WHAT YOU NEED TO DO: Give again, word for word, each line below starting at the one that contains "if (fq_cnt == 4'd0) begin" and ending at the one that contains "sh_q[cur_t] <= qr_q;".
START RECORDED INFORMATION
Background: an optimization exercise with open tools, aiming at small area, a short achievable clock period and few clock cycles per item. Do not read the settings as production practice. Where RTL was checked, it was by simulation tests only, not by an equivalence proof against the original. Power is estimated from default activity; no workload was simulated.

==> try-onyx: inputs <==
Design pwm_engine, start of the top module:
module pwm_engine (
    input             clk,
    input             rst,         
    input             bus_valid,
    input             bus_write,
    input      [3:0]  bus_addr,    
    input      [1:0]  bus_size,    
    input      [31:0] bus_wdata,
    output            bus_ready,
    output     [31:0] bus_rdata,
    output            bus_err,
    output            ev_valid,
    output     [3:0]  ev_kind,
    output     [7:0]  ev_tmr,
    output     [2:0]  ev_ch,
    output     [31:0] ev_data,
    input             ev_ready
);
Settings: LEC_CHECK=0, CAP_MARGIN=20, CORE_MARGIN=2, CORE_UTILIZATION=40, SLEW_MARGIN=20; clock period 25.0 ns.
standard.sh (not shown) runs the stock make flow with config.mk's settings and CLKGATE_MAP_FILE= SYNTH_SCRIPT=/design/flow/synth_recipe.tcl, a recipe that flattens the netlist after the stock synthesis.
==> flow/flow/run.sh <==
#!/bin/bash
# The standard layout (the standard.sh, standard synthesis unchanged), with
# ORFS's repair_timing asked to leave SETUP_SLACK_MARGIN ns of setup slack at
# the design's clock, so that the paths it achieves are optimised below it,
# and plain buffers (resizable) as the port buffers.
set -uo pipefail
MARGIN=14
if ! bash standard.sh synth > synth.log 2>&1; then tail -40 synth.log; exit 1; fi
if ! bash standard.sh SETUP_SLACK_MARGIN=$MARGIN "BUFFER_PORTS_ARGS=-buffer_cell sky130_fd_sc_hd__buf_4" finish > layout.log 2>&1; then tail -40 layout.log; exit 1; fi
==> try-juniper: changes against try-onyx <==
--- a/flow/design.v
+++ b/flow/design.v
@@ -81,11 +81,11 @@
     reg        pbad_r;      
     reg        fq_run;      
     reg        rel_go;      
     reg        qr_go;       
     reg        qr_go2;      
-    reg [22:0] qxm_r;       
+    reg [6:0]  qm_r;        
     reg        qr_ok;       
     reg [31:0] rel_r;
     reg [1:0]  rv_sel;      
     reg [9:0]  cu_d;
     reg [22:0] cu_q;
@@ -204,18 +204,13 @@
     assign ev_valid = first ? fe_valid : ev_valid_r;
     assign ev_kind  = first ? fe_kind : ev_kind_r;
     assign ev_tmr   = {6'd0, first ? (fe_own ? c_t : 2'd0) : ev_tmr_r};
     assign ev_ch    = first ? (fe_own ? c_ch : 3'd0) : ev_ch_r;
     wire out_free = !ev_valid_r || ev_ready;
-    wire dn_end   = (ph == PH_END) && !qr_go && !qr_go2;
-    wire dn_now   = first ? c_quick : ((dn_end && !ev_valid_r) || (ph == PH_RDSH));
-    wire dn_ev    = first ? (fe_valid && c_single) : dn_end;
-    wire done_now = dn_now || (dn_ev && ev_ready);
-    wire rdy_reg  = rej || (busy && dn_now);       
-    wire rdy_ev   = busy && dn_ev;
-    assign bus_ready = rdy_reg || (rdy_ev && ev_ready) ||
-                       (!busy && !(bus_write && !bus_addr[3] && bus_addr[2]));
+    wire done_now = first ? ((fe_valid && c_single && ev_ready) || c_quick)
+                          : ((ph == PH_END) && out_free && !qr_go && !qr_go2) || (ph == PH_RDSH);
+    assign bus_ready = rej || (busy ? done_now : !(bus_write && !bus_addr[3] && bus_addr[2]));
     wire        f_sign = c_v[31];
     wire [7:0]  f_exp  = c_v[30:23];
     wire [23:0] f_mant = {(f_exp != 8'd0), c_v[22:0]};
     wire [27:0] f_m10  = {f_mant, 3'b000} + {3'b000, f_mant, 1'b0};
     wire [7:0]  f_s    = 8'd133 - f_exp;                  
@@ -404,12 +399,11 @@
             q10_t = dstep10({q10_rem, c_v[4*n +: 4]});
             q10[4*n +: 4] = q10_t[7:4];
             q10_rem = q10_t[3:0];
         end
     end
-    wire [22:0] cu_qi = qr_go2 ? qr_q : cu_q;
-    wire [31:0] cu_t1 = cu_d * cu_qi;
+    wire [31:0] cu_t1 = cu_d * cu_q;
     wire [19:0] cu_dr = cu_d * cu_r;
     wire [38:0] cu_drm = cu_dr * 20'd536871;
     wire [9:0]  cu_t2 = cu_drm[38:29];
     wire [6:0]  cu_k  = (cu_d == 10'd0) ? 7'd0 : (cu_d == 10'd1000) ? 7'd100 : 7'd1;
     wire [31:0] ev_sum = ev_t1 + {22'd0, ev_t2} + {25'd0, ev_k};
@@ -442,43 +436,21 @@
             2'd2: rm_v = {15'd0, fq_sh[16:0]};
             default: rm_v = 32'd0;
         endcase
     end
     wire [31:0] rm_s  = d_cs[c_i];
-    reg [31:0] rb_pp [0:15];
-    reg [31:0] rb_neg;
-    reg [2:0]  rb_tri;
-    reg [32:0] rb_m;
-    always @* begin
-        rb_neg = 32'd0;
-        for (n = 0; n < 16; n = n + 1) begin
-            rb_tri = {rm_v[2*n+1], rm_v[2*n], (n == 0) ? 1'b0 : rm_v[2*n-1]};
-            case (rb_tri)
-                3'b001, 3'b010: rb_m = {1'b0, rm_s};
-                3'b011:         rb_m = {rm_s, 1'b0};
-                3'b100:         rb_m = ~{rm_s, 1'b0};
-                3'b101, 3'b110: rb_m = ~{1'b0, rm_s};
-                default:        rb_m = 33'd0;
-            endcase
-            rb_pp[n] = rb_m[31:0] << (2 * n);
-            rb_neg[2 * n] = rb_tri[2] && !(rb_tri[1] && rb_tri[0]);
-        end
-    end
-    wire [31:0] rel_c = rb_pp[0] + rb_pp[1] + rb_pp[2] + rb_pp[3] + rb_pp[4] + rb_pp[5] +
-                        rb_pp[6] + rb_pp[7] + rb_pp[8] + rb_pp[9] + rb_pp[10] + rb_pp[11] +
-                        rb_pp[12] + rb_pp[13] + rb_pp[14] + rb_pp[15] + rb_neg + 32'd2;
+    wire [31:0] rel_c = rm_v * rm_s + 32'd2;
     wire [28:0] qx   = rel_r[31:3];
     wire [12:0] qs1  = qx[6:0] + 3 * qx[13:7] + 9 * qx[20:14] + 27 * qx[27:21] + (qx[28] ? 13'd81 : 13'd0);
     wire [7:0]  qs2  = qs1[6:0] + 3 * qs1[12:7];
     wire [6:0]  qm   = (qs2 >= 8'd125) ? qs2 - 8'd125 : qs2[6:0];
-    wire [22:0] qxm  = qx[22:0] - {16'd0, qm};
-    wire [22:0] qr_q = qxm_r * 23'h6978d5;
+    wire [22:0] qr_q = (qx[22:0] - {16'd0, qm_r}) * 23'h6978d5;
     reg [4:0] fq_len;
     always @* begin
         fq_len = 5'd0;
         for (n = 0; n < 17; n = n + 1)
-            if (q10[n]) fq_len = n + 1;
+            if (q_r[n]) fq_len = n + 1;
     end
     reg [19:0] fq_rem0;
     reg [19:0] fq_sh0;
     reg [3:0]  fq_cnt0;
     always @* begin
@@ -592,20 +564,20 @@
                     cur_duty  <= dc_duty;
                     cur_cfg   <= w_idx_ok && d_cfg[w_i];
                     cur_act   <= w_idx_ok && d_act[w_i];
                     cur_reg   <= w_reg;
                     q_r       <= q10[16:0];
-                    fq_rem    <= fq_rem0;
-                    fq_sh     <= fq_sh0;
-                    fq_cnt    <= fq_cnt0;
                     qbig_r    <= (operand_r >= 32'd1000010);
                     qzero_r   <= (operand_r < 32'd10);
                 end
             end
             if (busy && first) begin
                 is_start <= (c_op == OP_START);
                 fq_run   <= c_ok && (c_op == OP_SETFREQ) && !qbig_r;
+                fq_rem   <= fq_rem0;
+                fq_sh    <= fq_sh0;
+                fq_cnt   <= fq_cnt0;
                 if (c_ok && c_fq0) begin
                     sh_q[c_t]   <= 23'd0;
                     sh_r[c_t]   <= 10'd2;
                     sh_v[c_t]   <= 1'b1;
                     cu_q        <= 23'd0;
@@ -717,11 +689,11 @@
                             ph         <= PH_SCAN;
                         end
                     end
                     PH_SCAN: begin
                         if (s1_v) begin
-                            if (qr_ok || qr_go2) begin
+                            if (qr_ok) begin
                                 ev_valid_r <= 1'b1;
                                 ev_kind_r  <= E_WR_COMPARE;
                                 ev_tmr_r   <= cur_t;
                                 ev_ch_r    <= s1_ch;
                                 ev_t1      <= cu_t1;
@@ -765,35 +737,32 @@
                     end
                     default: ;
                     endcase
                 end
             end
-            if (busy && (first || fq_run)) begin
+            if (busy && !first && fq_run) begin
                 fq_rem <= fq_rem_n;
                 fq_sh  <= fq_sh_n;
                 fq_cnt <= fq_cnt - 4'd1;
                 if (fq_cnt == 4'd0) begin
                     fq_run <= 1'b0;
-                    if (!first || (c_ok && (c_op == OP_SETFREQ) && !qbig_r)) begin
-                        rel_go <= 1'b1;
-                        rv_sel <= 2'd2;
-                    end
+                    rel_go <= 1'b1;
+                    rv_sel <= 2'd2;
                 end
             end
             if (busy && rel_go) begin
                 rel_r <= rel_c;
                 qr_go <= 1'b1;
             end
-            if (qr_go) begin
-                qxm_r       <= qxm;
-                cu_r        <= {qm, rel_r[2:0]};
-                sh_r[cur_t] <= {qm, rel_r[2:0]};
-            end
+            if (qr_go)
+                qm_r <= qm;
             if (qr_go2) begin
                 sh_q[cur_t] <= qr_q;
+                sh_r[cur_t] <= {qm_r, rel_r[2:0]};
                 sh_v[cur_t] <= 1'b1;
                 cu_q        <= qr_q;
+                cu_r        <= {qm_r, rel_r[2:0]};
                 qr_ok       <= 1'b1;
             end
             if (per_we)
                 d_per[c_i] <= per_wd;
             if (duty_we)
==> results.txt <==
item                                                  try-juniper             try-onyx
Status                                             finished clean       finished clean
Part of the power in combinational logic                    0.683                0.708
Switching part of the total power                          0.4417               0.4453
Area of the die                                      361200 sq um         360500 sq um
Terminus of the critical flop-to-flop path     ev_t2[9]$_DFFE_PN_  ev_t1[31]$_DFFE_PN_
Adder-cell share of the synthesized area                   0.1847               0.1543
Area after DPL                                       149500 sq um         149700 sq um
Sequential group share of total power                       0.169                0.156
Detail Placement HPWL                                    346.3 mm             334.5 mm
Met1 routed wirelength after detailed routing            190.6 mm             191.9 mm
Footprint of the multi-input gates                    71220 sq um          71930 sq um
Fraction of area in non-clock buffers                     0.02557              0.02991
Top cell type's share of synthesized area                  0.4335               0.4377
Terminating pin of the worst hold path          q_r[16]$_DFFE_PP_   sh_v[0]$_SDFF_PP0_
CP peak stage delay                                       0.33 ns              0.55 ns
Max Fclk                                              0.08893 GHz          0.08852 GHz
Testbench counts of try-onyx, summed over its fixed seeds: cycles 24,060, commands 3,712.
Function not checked in try-juniper: the RTL went through the layout flow alone.


==> run a <==
pwm_engine again, from the RTL that the note above started with.
export LEC_CHECK = 0
export CAP_MARGIN = 20
export CORE_MARGIN = 2
export CORE_UTILIZATION = 40
export CTS_BUF_LIST = sky130_fd_sc_hd__clkbuf_4 sky130_fd_sc_hd__clkbuf_8
export SLEW_MARGIN = 20
create_clock -name core_clock -period 25.0 [get_ports {clk}]
Scripts as last shown in full above: flow/flow/run.sh
==> inputs of run b, as changes to run a <==
--- a/flow/design.v
+++ b/flow/design.v
@@ -441,34 +441,13 @@
             2'd1: rm_v = 32'd100;
             2'd2: rm_v = {15'd0, fq_sh[16:0]};
             default: rm_v = 32'd0;
         endcase
     end
     wire [31:0] rm_s  = d_cs[c_i];
-    reg [31:0] rb_pp [0:15];
-    reg [31:0] rb_neg;
-    reg [2:0]  rb_tri;
-    reg [32:0] rb_m;
-    always @* begin
-        rb_neg = 32'd0;
-        for (n = 0; n < 16; n = n + 1) begin
-            rb_tri = {rm_v[2*n+1], rm_v[2*n], (n == 0) ? 1'b0 : rm_v[2*n-1]};
-            case (rb_tri)
-                3'b001, 3'b010: rb_m = {1'b0, rm_s};
-                3'b011:         rb_m = {rm_s, 1'b0};
-                3'b100:         rb_m = ~{rm_s, 1'b0};
-                3'b101, 3'b110: rb_m = ~{1'b0, rm_s};
-                default:        rb_m = 33'd0;
-            endcase
-            rb_pp[n] = rb_m[31:0] << (2 * n);
-            rb_neg[2 * n] = rb_tri[2] && !(rb_tri[1] && rb_tri[0]);
-        end
-    end
-    wire [31:0] rel_c = rb_pp[0] + rb_pp[1] + rb_pp[2] + rb_pp[3] + rb_pp[4] + rb_pp[5] +
-                        rb_pp[6] + rb_pp[7] + rb_pp[8] + rb_pp[9] + rb_pp[10] + rb_pp[11] +
-                        rb_pp[12] + rb_pp[13] + rb_pp[14] + rb_pp[15] + rb_neg + 32'd2;
+    wire [31:0] rel_c = rm_v * rm_s + 32'd2;
     wire [28:0] qx   = rel_r[31:3];
     wire [12:0] qs1  = qx[6:0] + 3 * qx[13:7] + 9 * qx[20:14] + 27 * qx[27:21] + (qx[28] ? 13'd81 : 13'd0);
     wire [7:0]  qs2  = qs1[6:0] + 3 * qs1[12:7];
     wire [6:0]  qm   = (qs2 >= 8'd125) ? qs2 - 8'd125 : qs2[6:0];
     wire [22:0] qxm  = qx[22:0] - {16'd0, qm};
     wire [22:0] qr_q = qxm_r * 23'h6978d5;
==> flow/config.mk (replaced) <==
export PLATFORM = sky130hd
export DESIGN_NAME = pwm_engine
export DESIGN_NICKNAME = pwm_engine
export VERILOG_FILES = /design/flow/design.v
export SDC_FILE = /design/flow/constraint.sdc
export NUM_CORES = 4
export LEC_CHECK = 0
export CAP_MARGIN = 20
export CORE_MARGIN = 2
export CORE_UTILIZATION = 60
export SLEW_MARGIN = 20
==> results.txt <==
The flow ran to the end and the layout has no timing, DRC or antenna violations. The number of levels the H-tree was split into came out at 5. The area growth from synthesis to final layout came out at 12.60%. The arrival time of data at the critical path endpoint came out at 6.31 ns. The clock network takes up 4.766% of total cell area after layout.

The post-layout utilization of the core came out at 45.15%. After synthesis, the netlist uses 120 different library cells. The final-layout fill cell count came out at 31780. The launch instance of the worst min-delay path is sh_v[1]. The portion of synthesized cell area occupied by the leading cell type came out at 43.77%. The critical path runs through a total of 5 cells. In this run the horizontal extent of the chip is 600.4 um.

The pre-CTS worst setup slack came out at 12.70 ns. The power density over the cells is 163.0 nW/um2. The clock share of power is 13.0%.
Source of the figures above: run a

==> results.txt <==
The pre-CTS worst setup slack came out at 11.69 ns. The launch instance of the worst min-delay path is rej. The number of levels the H-tree was split into came out at 4. The arrival time of data at the critical path endpoint came out at 6.27 ns. The number of rows created at floorplan is 179. The die is 493.9 um wide. Measured on the final layout, the clock distribution area share stands at 4.670%. The area growth from synthesis to final layout came out at 11.70%. The count of unique library cells instantiated by Yosys came out at 115.

The run finished with no timing, DRC or antenna violations. In this run the number of cells on the critical path is 11. The power density over the cells came out at 151.5 nW/um2. Of the total power, the clock network draws 14.2%. For this run, the share of the core covered by cells in the final layout is 67.50%. The final-layout fill cell count is 17090. The number of buffers inserted during clock tree synthesis is 227.
Source of the figures above: run b

Testbench counts of run a, summed over its fixed seeds: cycles 24,060, commands 3,712.
Testbench counts of run b, summed over its fixed seeds: cycles 24,060, commands 3,712.

what the ideal ports hide:
Ports are ideal in the flow. The routed layouts listed here were re-timed in OpenROAD. Step 1: set_driving_cell puts a clkbuf_16 on clk and a buf_2 on each other input, an assumption about the parent block. Step 2, shift: input delay + t, output delay - t, t = (earliest + latest rising clock arrival at the registers) / 2. This alone moves slack from input paths to output paths. Slacks: ideal / step 1 / step 2; pairs: ideal / step 1.
run | t (ns) | setup slack, ns | clock arrival spread, ns | worst register clock-pin slew, ns | pins driven straight from the clock port
try-onyx | 1.030 | 13.703 / 13.473 / 13.473 | 0.076 / 0.075 | 0.07 / 0.07 | 1
try-juniper | 1.038 | 13.755 / 13.628 / 13.628 | 0.141 / 0.141 | 0.07 / 0.07 | 1
run a | 1.173 | 13.692 / 13.411 / 13.411 | 0.069 / 0.070 | 0.10 / 0.10 | 1
run b | 1.043 | 13.727 / 13.380 / 13.380 | 0.140 / 0.140 | 0.07 / 0.07 | 1
After both steps setup and hold are still met in every run listed. For run b, which loses most, drivers alone change the setup slack by -0.347 ns; drivers and shift together by -0.347 ns.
END RECORDED INFORMATION
EXPECTED OUTPUT:
                 if (fq_cnt == 4'd0) begin
                     fq_run <= 1'b0;
-                    if (!first || (c_ok && (c_op == OP_SETFREQ) && !qbig_r)) begin
-                        rel_go <= 1'b1;
-                        rv_sel <= 2'd2;
-                    end
+                    rel_go <= 1'b1;
+                    rv_sel <= 2'd2;
                 end
             end
             if (busy && rel_go) begin
                 rel_r <= rel_c;
                 qr_go <= 1'b1;
             end
-            if (qr_go) begin
-                qxm_r       <= qxm;
-                cu_r        <= {qm, rel_r[2:0]};
-                sh_r[cur_t] <= {qm, rel_r[2:0]};
-            end
+            if (qr_go)
+                qm_r <= qm;
             if (qr_go2) begin
                 sh_q[cur_t] <= qr_q;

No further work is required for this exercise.